TO DO: In the entries below, find each line bearing the string "version" and copy it.

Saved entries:
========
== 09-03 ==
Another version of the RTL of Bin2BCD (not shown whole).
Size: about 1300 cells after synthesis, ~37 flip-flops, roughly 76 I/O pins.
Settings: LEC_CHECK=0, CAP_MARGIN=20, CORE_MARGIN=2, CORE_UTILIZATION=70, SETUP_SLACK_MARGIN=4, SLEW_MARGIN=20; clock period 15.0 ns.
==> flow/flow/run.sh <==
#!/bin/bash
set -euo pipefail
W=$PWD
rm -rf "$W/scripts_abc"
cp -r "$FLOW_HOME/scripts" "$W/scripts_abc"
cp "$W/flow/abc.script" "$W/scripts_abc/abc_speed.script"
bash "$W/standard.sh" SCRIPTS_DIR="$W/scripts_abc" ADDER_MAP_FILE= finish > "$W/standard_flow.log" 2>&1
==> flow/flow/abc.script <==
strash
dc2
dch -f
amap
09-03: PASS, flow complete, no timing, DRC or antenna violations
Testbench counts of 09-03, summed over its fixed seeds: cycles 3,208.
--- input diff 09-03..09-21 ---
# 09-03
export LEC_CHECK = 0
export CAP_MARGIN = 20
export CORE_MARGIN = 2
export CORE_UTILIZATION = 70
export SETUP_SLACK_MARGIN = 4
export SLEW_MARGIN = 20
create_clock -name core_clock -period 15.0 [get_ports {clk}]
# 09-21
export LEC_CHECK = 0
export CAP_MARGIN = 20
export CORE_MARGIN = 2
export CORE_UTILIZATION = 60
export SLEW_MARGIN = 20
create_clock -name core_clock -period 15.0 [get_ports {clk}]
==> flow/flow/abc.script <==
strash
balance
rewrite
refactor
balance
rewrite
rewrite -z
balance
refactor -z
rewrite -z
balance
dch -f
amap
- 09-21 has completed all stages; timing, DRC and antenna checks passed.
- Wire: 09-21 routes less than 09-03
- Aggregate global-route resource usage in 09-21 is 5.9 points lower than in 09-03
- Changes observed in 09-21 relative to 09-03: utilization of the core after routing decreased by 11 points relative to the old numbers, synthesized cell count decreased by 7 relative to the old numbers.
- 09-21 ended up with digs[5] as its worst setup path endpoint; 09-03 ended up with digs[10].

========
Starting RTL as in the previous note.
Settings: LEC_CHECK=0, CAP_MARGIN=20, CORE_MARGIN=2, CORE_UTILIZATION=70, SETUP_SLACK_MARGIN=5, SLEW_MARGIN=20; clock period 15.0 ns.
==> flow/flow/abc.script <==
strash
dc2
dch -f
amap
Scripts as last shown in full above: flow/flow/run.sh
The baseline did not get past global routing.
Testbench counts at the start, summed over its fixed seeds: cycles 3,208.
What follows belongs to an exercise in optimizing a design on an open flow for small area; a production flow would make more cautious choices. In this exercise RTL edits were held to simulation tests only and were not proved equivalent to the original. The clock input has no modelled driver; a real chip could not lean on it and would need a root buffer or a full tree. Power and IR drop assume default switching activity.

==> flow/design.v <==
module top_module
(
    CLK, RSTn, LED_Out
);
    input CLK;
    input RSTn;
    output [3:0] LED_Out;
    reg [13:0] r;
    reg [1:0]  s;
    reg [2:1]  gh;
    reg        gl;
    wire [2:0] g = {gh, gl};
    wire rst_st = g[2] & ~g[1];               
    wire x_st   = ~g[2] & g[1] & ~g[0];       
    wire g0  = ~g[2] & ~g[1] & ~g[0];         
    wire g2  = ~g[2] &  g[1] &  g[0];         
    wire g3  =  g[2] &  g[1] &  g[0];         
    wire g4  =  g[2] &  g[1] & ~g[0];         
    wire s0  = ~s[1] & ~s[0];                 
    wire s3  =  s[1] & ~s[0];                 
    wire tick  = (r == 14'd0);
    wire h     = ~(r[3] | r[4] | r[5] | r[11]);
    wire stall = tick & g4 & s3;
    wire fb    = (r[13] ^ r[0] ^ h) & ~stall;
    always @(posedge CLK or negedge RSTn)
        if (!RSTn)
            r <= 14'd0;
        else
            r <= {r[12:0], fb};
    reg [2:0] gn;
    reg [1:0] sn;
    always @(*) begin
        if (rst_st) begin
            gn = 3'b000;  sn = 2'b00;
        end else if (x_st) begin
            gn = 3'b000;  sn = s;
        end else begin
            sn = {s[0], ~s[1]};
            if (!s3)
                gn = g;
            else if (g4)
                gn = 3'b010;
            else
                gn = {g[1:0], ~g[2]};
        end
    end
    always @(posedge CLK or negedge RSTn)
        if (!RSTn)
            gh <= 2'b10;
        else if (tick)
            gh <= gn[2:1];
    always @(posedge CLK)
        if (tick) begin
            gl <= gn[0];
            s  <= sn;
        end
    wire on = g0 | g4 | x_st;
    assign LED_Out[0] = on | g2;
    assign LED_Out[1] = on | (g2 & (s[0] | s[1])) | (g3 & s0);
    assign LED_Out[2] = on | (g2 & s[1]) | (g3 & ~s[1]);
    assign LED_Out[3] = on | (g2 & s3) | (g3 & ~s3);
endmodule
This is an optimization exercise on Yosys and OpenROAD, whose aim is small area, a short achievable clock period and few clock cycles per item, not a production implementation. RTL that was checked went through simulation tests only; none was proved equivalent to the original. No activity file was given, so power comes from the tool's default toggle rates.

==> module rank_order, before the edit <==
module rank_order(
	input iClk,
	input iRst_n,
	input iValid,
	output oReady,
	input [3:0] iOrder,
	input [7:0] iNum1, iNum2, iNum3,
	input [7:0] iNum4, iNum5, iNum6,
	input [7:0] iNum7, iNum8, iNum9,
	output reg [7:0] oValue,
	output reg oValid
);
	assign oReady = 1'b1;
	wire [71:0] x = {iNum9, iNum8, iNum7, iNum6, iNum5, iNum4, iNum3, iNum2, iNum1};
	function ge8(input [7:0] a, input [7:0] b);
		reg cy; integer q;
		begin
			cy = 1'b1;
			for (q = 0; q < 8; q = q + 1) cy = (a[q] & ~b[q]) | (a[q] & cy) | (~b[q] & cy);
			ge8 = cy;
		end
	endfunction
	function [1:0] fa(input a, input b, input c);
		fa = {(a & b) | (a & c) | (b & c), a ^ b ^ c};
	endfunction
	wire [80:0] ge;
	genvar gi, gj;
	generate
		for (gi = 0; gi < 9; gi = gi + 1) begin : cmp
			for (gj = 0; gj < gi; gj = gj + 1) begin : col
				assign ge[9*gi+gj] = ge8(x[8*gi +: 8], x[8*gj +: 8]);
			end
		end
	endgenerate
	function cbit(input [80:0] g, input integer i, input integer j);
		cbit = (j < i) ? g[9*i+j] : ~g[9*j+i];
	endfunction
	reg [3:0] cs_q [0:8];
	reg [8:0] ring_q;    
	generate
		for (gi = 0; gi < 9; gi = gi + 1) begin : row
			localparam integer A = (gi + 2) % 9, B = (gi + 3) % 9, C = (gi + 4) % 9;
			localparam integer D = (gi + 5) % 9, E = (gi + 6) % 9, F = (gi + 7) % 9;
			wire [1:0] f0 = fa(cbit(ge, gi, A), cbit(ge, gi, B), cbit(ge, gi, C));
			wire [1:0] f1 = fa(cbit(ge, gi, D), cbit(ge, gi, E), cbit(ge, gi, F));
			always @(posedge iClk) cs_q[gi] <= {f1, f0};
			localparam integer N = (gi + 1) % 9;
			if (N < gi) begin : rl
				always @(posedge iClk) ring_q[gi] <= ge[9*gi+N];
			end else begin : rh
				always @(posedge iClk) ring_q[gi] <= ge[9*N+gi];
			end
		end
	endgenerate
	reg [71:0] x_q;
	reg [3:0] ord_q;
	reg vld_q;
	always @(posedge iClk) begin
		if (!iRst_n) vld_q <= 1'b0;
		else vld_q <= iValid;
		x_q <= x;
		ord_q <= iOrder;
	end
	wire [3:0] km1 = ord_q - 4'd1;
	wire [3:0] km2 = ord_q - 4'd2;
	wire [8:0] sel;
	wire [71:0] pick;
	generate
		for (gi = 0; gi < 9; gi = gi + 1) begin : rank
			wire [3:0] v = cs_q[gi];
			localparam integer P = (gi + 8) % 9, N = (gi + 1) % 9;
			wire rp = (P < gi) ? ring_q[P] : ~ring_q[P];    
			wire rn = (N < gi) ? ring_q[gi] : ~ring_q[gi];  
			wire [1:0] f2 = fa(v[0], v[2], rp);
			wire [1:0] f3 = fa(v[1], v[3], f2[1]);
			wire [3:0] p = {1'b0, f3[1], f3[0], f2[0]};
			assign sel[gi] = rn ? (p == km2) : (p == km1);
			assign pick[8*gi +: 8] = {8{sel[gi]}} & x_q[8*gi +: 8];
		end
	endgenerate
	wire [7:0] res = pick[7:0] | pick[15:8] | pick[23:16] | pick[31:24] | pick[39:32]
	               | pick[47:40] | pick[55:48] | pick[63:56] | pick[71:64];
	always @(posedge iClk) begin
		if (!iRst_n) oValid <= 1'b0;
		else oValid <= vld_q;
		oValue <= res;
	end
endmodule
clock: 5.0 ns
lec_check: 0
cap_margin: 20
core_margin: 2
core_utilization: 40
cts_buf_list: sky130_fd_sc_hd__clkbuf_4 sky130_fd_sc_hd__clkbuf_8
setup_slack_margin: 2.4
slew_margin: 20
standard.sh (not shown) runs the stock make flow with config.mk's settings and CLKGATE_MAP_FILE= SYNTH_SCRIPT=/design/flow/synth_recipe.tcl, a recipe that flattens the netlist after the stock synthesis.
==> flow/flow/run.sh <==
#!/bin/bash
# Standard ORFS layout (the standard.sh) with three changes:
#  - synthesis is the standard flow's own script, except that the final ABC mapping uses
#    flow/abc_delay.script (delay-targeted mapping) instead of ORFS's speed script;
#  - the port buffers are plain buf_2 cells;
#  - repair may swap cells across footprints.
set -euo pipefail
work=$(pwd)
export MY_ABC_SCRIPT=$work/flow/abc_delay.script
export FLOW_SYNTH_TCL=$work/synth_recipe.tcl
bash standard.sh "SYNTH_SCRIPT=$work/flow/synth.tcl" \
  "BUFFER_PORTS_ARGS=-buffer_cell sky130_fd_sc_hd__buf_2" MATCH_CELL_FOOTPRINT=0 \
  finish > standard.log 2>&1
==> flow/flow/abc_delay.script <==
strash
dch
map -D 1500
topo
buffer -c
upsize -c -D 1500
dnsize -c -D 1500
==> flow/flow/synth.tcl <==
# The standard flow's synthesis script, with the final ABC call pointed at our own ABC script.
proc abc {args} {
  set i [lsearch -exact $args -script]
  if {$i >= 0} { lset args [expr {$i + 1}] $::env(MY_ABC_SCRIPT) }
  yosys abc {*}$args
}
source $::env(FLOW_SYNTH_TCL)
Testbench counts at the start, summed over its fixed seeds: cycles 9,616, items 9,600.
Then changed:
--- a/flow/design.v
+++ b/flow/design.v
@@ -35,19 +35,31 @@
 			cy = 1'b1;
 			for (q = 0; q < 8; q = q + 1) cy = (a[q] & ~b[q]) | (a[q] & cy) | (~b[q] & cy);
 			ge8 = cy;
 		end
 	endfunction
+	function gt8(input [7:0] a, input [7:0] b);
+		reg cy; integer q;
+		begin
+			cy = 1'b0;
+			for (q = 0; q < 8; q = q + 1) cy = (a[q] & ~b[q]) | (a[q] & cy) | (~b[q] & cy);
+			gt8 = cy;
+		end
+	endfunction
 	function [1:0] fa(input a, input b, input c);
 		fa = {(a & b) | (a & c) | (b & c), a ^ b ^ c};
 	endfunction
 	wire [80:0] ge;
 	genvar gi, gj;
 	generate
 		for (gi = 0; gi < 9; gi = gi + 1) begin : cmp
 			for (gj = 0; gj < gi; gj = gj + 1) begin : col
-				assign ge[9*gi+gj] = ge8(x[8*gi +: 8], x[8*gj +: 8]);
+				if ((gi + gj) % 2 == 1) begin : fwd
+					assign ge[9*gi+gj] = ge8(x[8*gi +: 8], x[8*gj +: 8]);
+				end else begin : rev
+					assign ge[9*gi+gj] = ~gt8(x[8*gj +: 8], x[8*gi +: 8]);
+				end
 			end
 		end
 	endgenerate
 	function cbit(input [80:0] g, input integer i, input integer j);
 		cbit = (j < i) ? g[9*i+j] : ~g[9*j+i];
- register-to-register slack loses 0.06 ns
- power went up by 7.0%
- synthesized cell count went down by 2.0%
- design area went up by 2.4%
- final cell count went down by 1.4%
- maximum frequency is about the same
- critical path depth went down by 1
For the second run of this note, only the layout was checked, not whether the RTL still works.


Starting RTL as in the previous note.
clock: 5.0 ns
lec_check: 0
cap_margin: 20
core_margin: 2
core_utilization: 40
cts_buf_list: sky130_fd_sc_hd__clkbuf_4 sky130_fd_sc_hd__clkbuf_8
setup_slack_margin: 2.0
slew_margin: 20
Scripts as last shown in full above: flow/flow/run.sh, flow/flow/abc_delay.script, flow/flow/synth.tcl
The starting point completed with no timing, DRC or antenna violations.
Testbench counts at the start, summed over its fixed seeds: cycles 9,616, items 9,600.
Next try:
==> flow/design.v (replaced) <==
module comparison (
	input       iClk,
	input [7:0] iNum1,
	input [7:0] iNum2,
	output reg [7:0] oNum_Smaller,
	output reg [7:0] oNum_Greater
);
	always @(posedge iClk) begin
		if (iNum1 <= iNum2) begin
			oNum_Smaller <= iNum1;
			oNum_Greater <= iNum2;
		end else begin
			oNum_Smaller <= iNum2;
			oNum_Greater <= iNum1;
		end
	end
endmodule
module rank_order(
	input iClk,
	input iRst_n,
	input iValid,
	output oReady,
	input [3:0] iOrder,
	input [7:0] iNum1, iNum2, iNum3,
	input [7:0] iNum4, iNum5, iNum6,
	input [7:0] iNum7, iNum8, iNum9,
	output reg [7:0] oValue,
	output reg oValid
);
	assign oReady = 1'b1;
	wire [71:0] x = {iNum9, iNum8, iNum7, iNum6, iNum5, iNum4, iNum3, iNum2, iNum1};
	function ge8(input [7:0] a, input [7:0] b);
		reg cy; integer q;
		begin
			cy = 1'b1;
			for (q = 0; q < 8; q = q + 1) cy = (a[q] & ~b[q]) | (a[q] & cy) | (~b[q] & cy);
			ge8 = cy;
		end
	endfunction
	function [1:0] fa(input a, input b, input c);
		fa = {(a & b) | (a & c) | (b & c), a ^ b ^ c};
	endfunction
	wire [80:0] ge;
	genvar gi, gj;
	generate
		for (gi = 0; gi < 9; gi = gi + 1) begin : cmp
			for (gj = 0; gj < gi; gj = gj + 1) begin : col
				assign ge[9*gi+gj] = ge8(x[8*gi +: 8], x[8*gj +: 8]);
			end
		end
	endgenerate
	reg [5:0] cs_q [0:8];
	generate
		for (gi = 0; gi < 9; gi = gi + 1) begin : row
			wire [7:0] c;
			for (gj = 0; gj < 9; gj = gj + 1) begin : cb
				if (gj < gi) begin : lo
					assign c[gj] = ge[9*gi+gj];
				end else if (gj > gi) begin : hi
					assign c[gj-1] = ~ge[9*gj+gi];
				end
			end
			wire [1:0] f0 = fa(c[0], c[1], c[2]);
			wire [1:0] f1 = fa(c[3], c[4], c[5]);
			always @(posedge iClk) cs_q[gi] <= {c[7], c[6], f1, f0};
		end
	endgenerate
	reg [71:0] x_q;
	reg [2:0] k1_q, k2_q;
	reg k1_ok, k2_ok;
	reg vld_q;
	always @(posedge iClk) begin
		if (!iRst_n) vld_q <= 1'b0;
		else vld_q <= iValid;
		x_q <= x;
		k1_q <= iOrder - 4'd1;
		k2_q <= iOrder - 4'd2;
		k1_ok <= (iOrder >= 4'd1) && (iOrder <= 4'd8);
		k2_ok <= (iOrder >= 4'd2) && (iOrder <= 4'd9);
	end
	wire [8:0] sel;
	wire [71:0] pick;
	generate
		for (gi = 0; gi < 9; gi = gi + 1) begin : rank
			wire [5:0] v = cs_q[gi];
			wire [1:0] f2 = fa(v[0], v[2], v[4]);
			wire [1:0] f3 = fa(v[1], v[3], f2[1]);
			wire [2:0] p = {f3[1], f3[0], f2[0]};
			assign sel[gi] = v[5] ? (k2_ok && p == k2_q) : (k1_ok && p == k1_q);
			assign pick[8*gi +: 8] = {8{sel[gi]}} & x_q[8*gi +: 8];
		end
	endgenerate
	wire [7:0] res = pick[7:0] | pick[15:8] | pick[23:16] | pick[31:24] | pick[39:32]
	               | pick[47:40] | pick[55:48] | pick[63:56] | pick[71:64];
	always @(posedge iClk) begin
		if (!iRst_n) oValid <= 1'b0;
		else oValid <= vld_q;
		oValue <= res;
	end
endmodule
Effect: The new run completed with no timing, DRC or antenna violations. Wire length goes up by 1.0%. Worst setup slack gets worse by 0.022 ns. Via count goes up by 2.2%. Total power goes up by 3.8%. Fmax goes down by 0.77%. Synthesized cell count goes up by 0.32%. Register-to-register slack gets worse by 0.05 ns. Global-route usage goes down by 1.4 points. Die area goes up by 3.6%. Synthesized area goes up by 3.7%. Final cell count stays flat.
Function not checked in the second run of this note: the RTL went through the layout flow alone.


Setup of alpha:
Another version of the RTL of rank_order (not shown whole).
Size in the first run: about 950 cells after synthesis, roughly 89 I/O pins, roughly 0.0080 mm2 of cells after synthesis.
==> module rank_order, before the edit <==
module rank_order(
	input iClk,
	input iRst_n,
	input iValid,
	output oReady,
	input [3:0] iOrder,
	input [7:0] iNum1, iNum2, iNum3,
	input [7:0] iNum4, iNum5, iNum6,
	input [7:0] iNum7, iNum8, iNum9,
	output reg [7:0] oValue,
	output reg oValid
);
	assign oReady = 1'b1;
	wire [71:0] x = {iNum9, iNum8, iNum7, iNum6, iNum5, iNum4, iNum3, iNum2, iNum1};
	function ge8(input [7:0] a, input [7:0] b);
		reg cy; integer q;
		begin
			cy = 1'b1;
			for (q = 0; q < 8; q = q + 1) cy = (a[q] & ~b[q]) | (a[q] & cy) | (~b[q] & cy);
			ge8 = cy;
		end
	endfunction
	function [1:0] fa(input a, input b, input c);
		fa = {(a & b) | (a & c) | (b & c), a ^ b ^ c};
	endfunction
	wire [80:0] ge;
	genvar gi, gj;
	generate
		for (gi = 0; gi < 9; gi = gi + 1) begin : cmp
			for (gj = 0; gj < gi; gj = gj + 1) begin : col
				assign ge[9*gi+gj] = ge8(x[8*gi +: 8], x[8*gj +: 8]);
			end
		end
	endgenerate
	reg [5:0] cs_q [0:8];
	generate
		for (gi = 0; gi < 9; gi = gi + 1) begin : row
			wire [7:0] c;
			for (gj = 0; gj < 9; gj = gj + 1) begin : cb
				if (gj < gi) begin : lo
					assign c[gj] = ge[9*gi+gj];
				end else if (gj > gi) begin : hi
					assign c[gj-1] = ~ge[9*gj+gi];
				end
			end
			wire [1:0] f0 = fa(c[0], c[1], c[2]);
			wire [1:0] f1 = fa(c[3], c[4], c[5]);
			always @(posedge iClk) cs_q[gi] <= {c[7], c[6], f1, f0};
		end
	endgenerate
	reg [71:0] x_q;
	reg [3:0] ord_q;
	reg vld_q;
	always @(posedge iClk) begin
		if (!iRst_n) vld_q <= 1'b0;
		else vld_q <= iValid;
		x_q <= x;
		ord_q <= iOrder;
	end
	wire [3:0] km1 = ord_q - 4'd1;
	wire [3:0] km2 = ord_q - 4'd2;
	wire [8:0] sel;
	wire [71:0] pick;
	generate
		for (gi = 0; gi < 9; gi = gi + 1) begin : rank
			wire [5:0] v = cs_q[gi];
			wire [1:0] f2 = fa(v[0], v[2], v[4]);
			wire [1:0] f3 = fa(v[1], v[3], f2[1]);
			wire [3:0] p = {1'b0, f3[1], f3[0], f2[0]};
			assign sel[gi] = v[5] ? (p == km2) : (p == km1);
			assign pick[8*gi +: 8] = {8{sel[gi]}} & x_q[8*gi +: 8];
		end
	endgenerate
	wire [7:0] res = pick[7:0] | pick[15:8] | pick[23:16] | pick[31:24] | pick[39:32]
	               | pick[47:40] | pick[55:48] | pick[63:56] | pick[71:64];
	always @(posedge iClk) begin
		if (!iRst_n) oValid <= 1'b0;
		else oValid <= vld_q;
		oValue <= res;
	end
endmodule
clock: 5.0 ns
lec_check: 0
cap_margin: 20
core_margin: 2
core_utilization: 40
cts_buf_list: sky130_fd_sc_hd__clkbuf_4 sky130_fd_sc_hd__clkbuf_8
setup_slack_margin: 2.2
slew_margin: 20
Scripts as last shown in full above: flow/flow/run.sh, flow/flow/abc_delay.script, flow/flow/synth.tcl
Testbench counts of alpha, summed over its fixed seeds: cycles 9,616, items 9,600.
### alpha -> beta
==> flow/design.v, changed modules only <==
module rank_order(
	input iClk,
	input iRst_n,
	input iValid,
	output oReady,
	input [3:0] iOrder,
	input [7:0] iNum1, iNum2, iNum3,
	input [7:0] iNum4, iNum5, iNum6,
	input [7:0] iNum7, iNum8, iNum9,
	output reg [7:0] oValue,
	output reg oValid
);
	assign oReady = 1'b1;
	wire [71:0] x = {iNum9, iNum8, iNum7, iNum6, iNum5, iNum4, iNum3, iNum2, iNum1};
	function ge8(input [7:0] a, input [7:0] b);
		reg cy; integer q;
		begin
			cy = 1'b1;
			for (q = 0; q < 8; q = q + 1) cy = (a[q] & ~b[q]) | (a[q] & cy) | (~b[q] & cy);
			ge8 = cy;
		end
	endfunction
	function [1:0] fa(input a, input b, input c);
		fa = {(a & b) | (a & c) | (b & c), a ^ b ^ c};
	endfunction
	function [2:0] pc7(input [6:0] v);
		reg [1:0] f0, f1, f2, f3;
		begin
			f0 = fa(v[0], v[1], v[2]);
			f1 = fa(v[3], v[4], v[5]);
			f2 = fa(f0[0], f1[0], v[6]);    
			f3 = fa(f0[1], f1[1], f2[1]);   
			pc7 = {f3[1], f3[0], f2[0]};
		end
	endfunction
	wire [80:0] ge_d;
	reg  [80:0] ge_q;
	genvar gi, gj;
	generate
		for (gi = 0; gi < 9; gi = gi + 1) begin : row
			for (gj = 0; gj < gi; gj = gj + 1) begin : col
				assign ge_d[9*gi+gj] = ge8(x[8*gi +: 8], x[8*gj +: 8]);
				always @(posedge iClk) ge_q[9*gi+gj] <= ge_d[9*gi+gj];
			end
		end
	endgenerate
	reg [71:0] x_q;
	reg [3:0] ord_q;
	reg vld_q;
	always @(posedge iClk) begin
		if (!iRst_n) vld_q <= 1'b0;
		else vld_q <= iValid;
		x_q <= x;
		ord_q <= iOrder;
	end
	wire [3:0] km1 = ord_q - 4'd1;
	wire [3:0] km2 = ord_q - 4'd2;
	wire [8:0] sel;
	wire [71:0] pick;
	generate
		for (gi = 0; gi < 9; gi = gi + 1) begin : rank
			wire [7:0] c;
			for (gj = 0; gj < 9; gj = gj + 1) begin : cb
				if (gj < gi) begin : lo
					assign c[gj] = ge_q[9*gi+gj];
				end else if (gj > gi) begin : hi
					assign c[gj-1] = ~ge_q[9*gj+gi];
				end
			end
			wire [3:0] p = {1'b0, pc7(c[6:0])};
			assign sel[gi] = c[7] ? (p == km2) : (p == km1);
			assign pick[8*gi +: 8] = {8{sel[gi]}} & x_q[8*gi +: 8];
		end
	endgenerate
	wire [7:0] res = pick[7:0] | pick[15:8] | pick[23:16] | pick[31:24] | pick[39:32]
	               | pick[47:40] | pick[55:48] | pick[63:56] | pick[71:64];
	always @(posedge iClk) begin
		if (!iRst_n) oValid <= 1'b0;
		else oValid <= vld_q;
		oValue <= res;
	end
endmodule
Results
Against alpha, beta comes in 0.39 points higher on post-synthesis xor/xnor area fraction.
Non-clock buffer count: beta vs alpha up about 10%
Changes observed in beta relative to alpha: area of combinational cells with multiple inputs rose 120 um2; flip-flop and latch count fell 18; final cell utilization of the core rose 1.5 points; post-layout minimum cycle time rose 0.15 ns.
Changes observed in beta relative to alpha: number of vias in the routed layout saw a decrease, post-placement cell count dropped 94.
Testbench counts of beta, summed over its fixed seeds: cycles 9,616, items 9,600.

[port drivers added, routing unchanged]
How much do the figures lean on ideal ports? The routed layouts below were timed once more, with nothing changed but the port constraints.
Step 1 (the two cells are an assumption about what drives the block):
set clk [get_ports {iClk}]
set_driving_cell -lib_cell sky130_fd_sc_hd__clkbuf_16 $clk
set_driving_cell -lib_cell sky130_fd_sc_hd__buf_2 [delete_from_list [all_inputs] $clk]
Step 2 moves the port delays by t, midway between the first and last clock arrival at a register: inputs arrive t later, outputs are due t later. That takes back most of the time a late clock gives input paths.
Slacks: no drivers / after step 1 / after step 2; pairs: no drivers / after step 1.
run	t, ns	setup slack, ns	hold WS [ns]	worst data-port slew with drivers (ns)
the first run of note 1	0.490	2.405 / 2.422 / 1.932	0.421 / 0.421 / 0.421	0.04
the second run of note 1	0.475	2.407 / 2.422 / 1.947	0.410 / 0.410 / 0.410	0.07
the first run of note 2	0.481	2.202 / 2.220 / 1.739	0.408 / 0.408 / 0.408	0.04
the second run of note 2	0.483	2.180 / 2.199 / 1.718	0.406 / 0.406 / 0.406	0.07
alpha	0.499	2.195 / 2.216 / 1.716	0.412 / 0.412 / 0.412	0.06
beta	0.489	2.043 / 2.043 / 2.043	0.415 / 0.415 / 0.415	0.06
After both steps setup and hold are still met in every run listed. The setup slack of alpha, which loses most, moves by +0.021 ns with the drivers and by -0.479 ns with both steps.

EXERCISE SOLUTION:
Another version of the RTL of Bin2BCD (not shown whole).
Another version of the RTL of rank_order (not shown whole).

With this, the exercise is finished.